But most people only hang onto their plastic trees for five years before chucking them into the landfill, where they’ll remain for centuries, or worse, they are burned in an incinerator. They can’t generally be recycled. LOCAL VS. IMPORTED Real Christmas trees, on the other hand, provide wildlife habitat, protect against erosion, sequester carbon dioxide something we need in a warming world and even produce oxygen during the eight to nine years they grow before being cut and hauled to market.
They’re 100 per cent renewable and recyclable. City trucks collect them from the curb in January and they’re ground into mulch for our parks. To boot, they’re considered a profitable agricultural crop a rarity today, when Toronto garbage collectors earn more than double the income of an average Ontario farm worker, and when more and more farmland is being gobbled up by developers and urban sprawl.

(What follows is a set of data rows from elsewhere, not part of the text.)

<file path="src/rtl/service_2_countdown_if.sv">
// Bundle between the time-set service, the countdown stage
// and the display block.
interface service_2_countdown_if;
  logic        finish1;
  logic [15:0] num;
  logic        push_c;
  logic [15:0] time_out;
  logic        running;
  logic        alarm;
  logic        blank;

  modport master (
    output finish1,
    output num,
    output push_c,
    input  time_out,
    input  running,
    input  alarm,
    input  blank
  );

  modport slave (
    input  finish1,
    input  num,
    input  push_c,
    output time_out,
    output running,
    output alarm,
    output blank
  );
endinterface

</file>
<file path="src/rtl/service_2_countdown.sv">
// BCD mm:ss countdown with start/pause, alarm at 00:00.
// SERVICE2_BLINK_EN adds a blinking blank request while expired.
module service_2_countdown #(
  parameter int TICK_DIV  = 100_000_000,
  parameter int BLINK_DIV = 50_000_000
) (
  input logic clk,
  input logic reset,
  service_2_countdown_if.slave bus
);

  if (TICK_DIV < 2 || BLINK_DIV < 1) begin : g_bad_cfg
    $error("service_2_countdown: bad divider");
  end

  localparam int PW = $clog2(TICK_DIV);
  localparam logic [PW-1:0] P_TOP = PW'(TICK_DIV - 1);

  typedef enum logic [2:0] {
    S_IDLE,
    S_LOADED,
    S_RUN,
    S_PAUSE,
    S_EXPIRED
  } state_t;

  state_t        state_q, state_d;
  logic [15:0]   cnt_q, cnt_d;
  logic [PW-1:0] presc_q, presc_d;
  logic          running_q, running_d;
  logic          alarm_q, alarm_d;
  logic [15:0]   ld_val;
  logic          tick;

  function automatic logic [15:0] dec_bcd(
    input logic [15:0] v
  );
    logic [3:0] mt, mo, st, so;
    {mt, mo, st, so} = v;
    if (so != 4'd0) begin
      so = so - 4'd1;
    end else begin
      so = 4'd9;
      if (st != 4'd0) begin
        st = st - 4'd1;
      end else begin
        st = 4'd5;
        if (mo != 4'd0) begin
          mo = mo - 4'd1;
        end else begin
          mo = 4'd9;
          mt = mt - 4'd1;
        end
      end
    end
    return {mt, mo, st, so};
  endfunction

  // Sec-tens above 5 is not a valid second; clamp on load.
  always_comb begin
    ld_val = bus.num;
    if (bus.num[7:4] > 4'd5) ld_val[7:4] = 4'd5;
  end

  assign tick = (presc_q == P_TOP);

  // Next-state, counter and prescaler; load beats push_c.
  always_comb begin
    state_d = state_q;
    cnt_d   = cnt_q;
    presc_d = presc_q;
    alarm_d = alarm_q;
    if (bus.finish1) begin
      cnt_d   = ld_val;
      presc_d = '0;
      alarm_d = 1'b0;
      state_d = (ld_val == 16'h0000) ? S_IDLE : S_LOADED;
    end else begin
      unique case (state_q)
        S_LOADED: begin
          if (bus.push_c) begin
            state_d = S_RUN;
            presc_d = '0;
          end
        end
        S_RUN: begin
          presc_d = tick ? '0 : presc_q + PW'(1);
          if (bus.push_c) state_d = S_PAUSE;
          if (tick && cnt_q != 16'h0000) begin
            cnt_d = dec_bcd(cnt_q);
            if (cnt_q == 16'h0001) begin
              state_d = S_EXPIRED;
              alarm_d = 1'b1;
            end
          end
        end
        S_PAUSE: begin
          if (bus.push_c) state_d = S_RUN;
        end
        S_EXPIRED: begin
          if (bus.push_c) begin
            state_d = S_IDLE;
            alarm_d = 1'b0;
          end
        end
        default: begin
          state_d = state_q;
        end
      endcase
    end
    running_d = (state_d == S_RUN);
  end

  // State and registered outputs.
  always_ff @(posedge clk or negedge reset) begin
    if (!reset) begin
      state_q   <= S_IDLE;
      cnt_q     <= 16'h0000;
      presc_q   <= '0;
      running_q <= 1'b0;
      alarm_q   <= 1'b0;
    end else begin
      state_q   <= state_d;
      cnt_q     <= cnt_d;
      presc_q   <= presc_d;
      running_q <= running_d;
      alarm_q   <= alarm_d;
    end
  end

  assign bus.time_out = cnt_q;
  assign bus.running  = running_q;
  assign bus.alarm    = alarm_q;

`ifdef SERVICE2_BLINK_EN
  localparam int BW =
    (BLINK_DIV > 1) ? $clog2(BLINK_DIV) : 1;
  localparam logic [BW-1:0] B_TOP = BW'(BLINK_DIV - 1);

  logic          blank_q, blank_d;
  logic [BW-1:0] bcnt_q, bcnt_d;

  // Blank starts high on expiry, then toggles per period.
  always_comb begin
    blank_d = 1'b0;
    bcnt_d  = '0;
    if (state_d == S_EXPIRED) begin
      if (state_q != S_EXPIRED) begin
        blank_d = 1'b1;
      end else if (bcnt_q == B_TOP) begin
        blank_d = ~blank_q;
      end else begin
        blank_d = blank_q;
        bcnt_d  = bcnt_q + BW'(1);
      end
    end
  end

  // Blink registers.
  always_ff @(posedge clk or negedge reset) begin
    if (!reset) begin
      blank_q <= 1'b0;
      bcnt_q  <= '0;
    end else begin
      blank_q <= blank_d;
      bcnt_q  <= bcnt_d;
    end
  end

  assign bus.blank = blank_q;
`else
  assign bus.blank = 1'b0;
`endif

endmodule

</file>
<file path="src/flat_wrapper.sv">
// flat-port wrapper written by rule: the top's interface ports become plain ports
module service_2_countdown_flat 
#(
  parameter int TICK_DIV  = 100_000_000,
  parameter int BLINK_DIV = 50_000_000
)
  (clk, reset, bus_finish1, bus_num, bus_push_c, bus_time_out, bus_running, bus_alarm, bus_blank);
  service_2_countdown_if bus_i ();
  input logic clk;
  input logic reset;
  input wire logic [$bits(bus_i.finish1)-1:0] bus_finish1;
  input wire logic [$bits(bus_i.num)-1:0] bus_num;
  input wire logic [$bits(bus_i.push_c)-1:0] bus_push_c;
  output wire logic [$bits(bus_i.time_out)-1:0] bus_time_out;
  output wire logic [$bits(bus_i.running)-1:0] bus_running;
  output wire logic [$bits(bus_i.alarm)-1:0] bus_alarm;
  output wire logic [$bits(bus_i.blank)-1:0] bus_blank;
  assign bus_i.finish1 = bus_finish1;
  assign bus_i.num = bus_num;
  assign bus_i.push_c = bus_push_c;
  assign bus_time_out = bus_i.time_out;
  assign bus_running = bus_i.running;
  assign bus_alarm = bus_i.alarm;
  assign bus_blank = bus_i.blank;
  service_2_countdown #(.TICK_DIV(TICK_DIV), .BLINK_DIV(BLINK_DIV)) u_core (.clk(clk), .reset(reset), .bus(bus_i));
endmodule
</file>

Ontario’s Christmas tree industry is puny compared to Quebec’s and also overshadowed by both New Brunswick and Nova Scotia. According to Ross Gough of the Christmas Tree Farmers of Ontario, many of the trees stocking the yards of big box stores around Toronto are trucked in from there. Why help protect eastern farmland when our own is so threatened? Add Christmas trees to your Buy Local list, and if you are picking up one from a lot, make sure it’s from the Green Belt.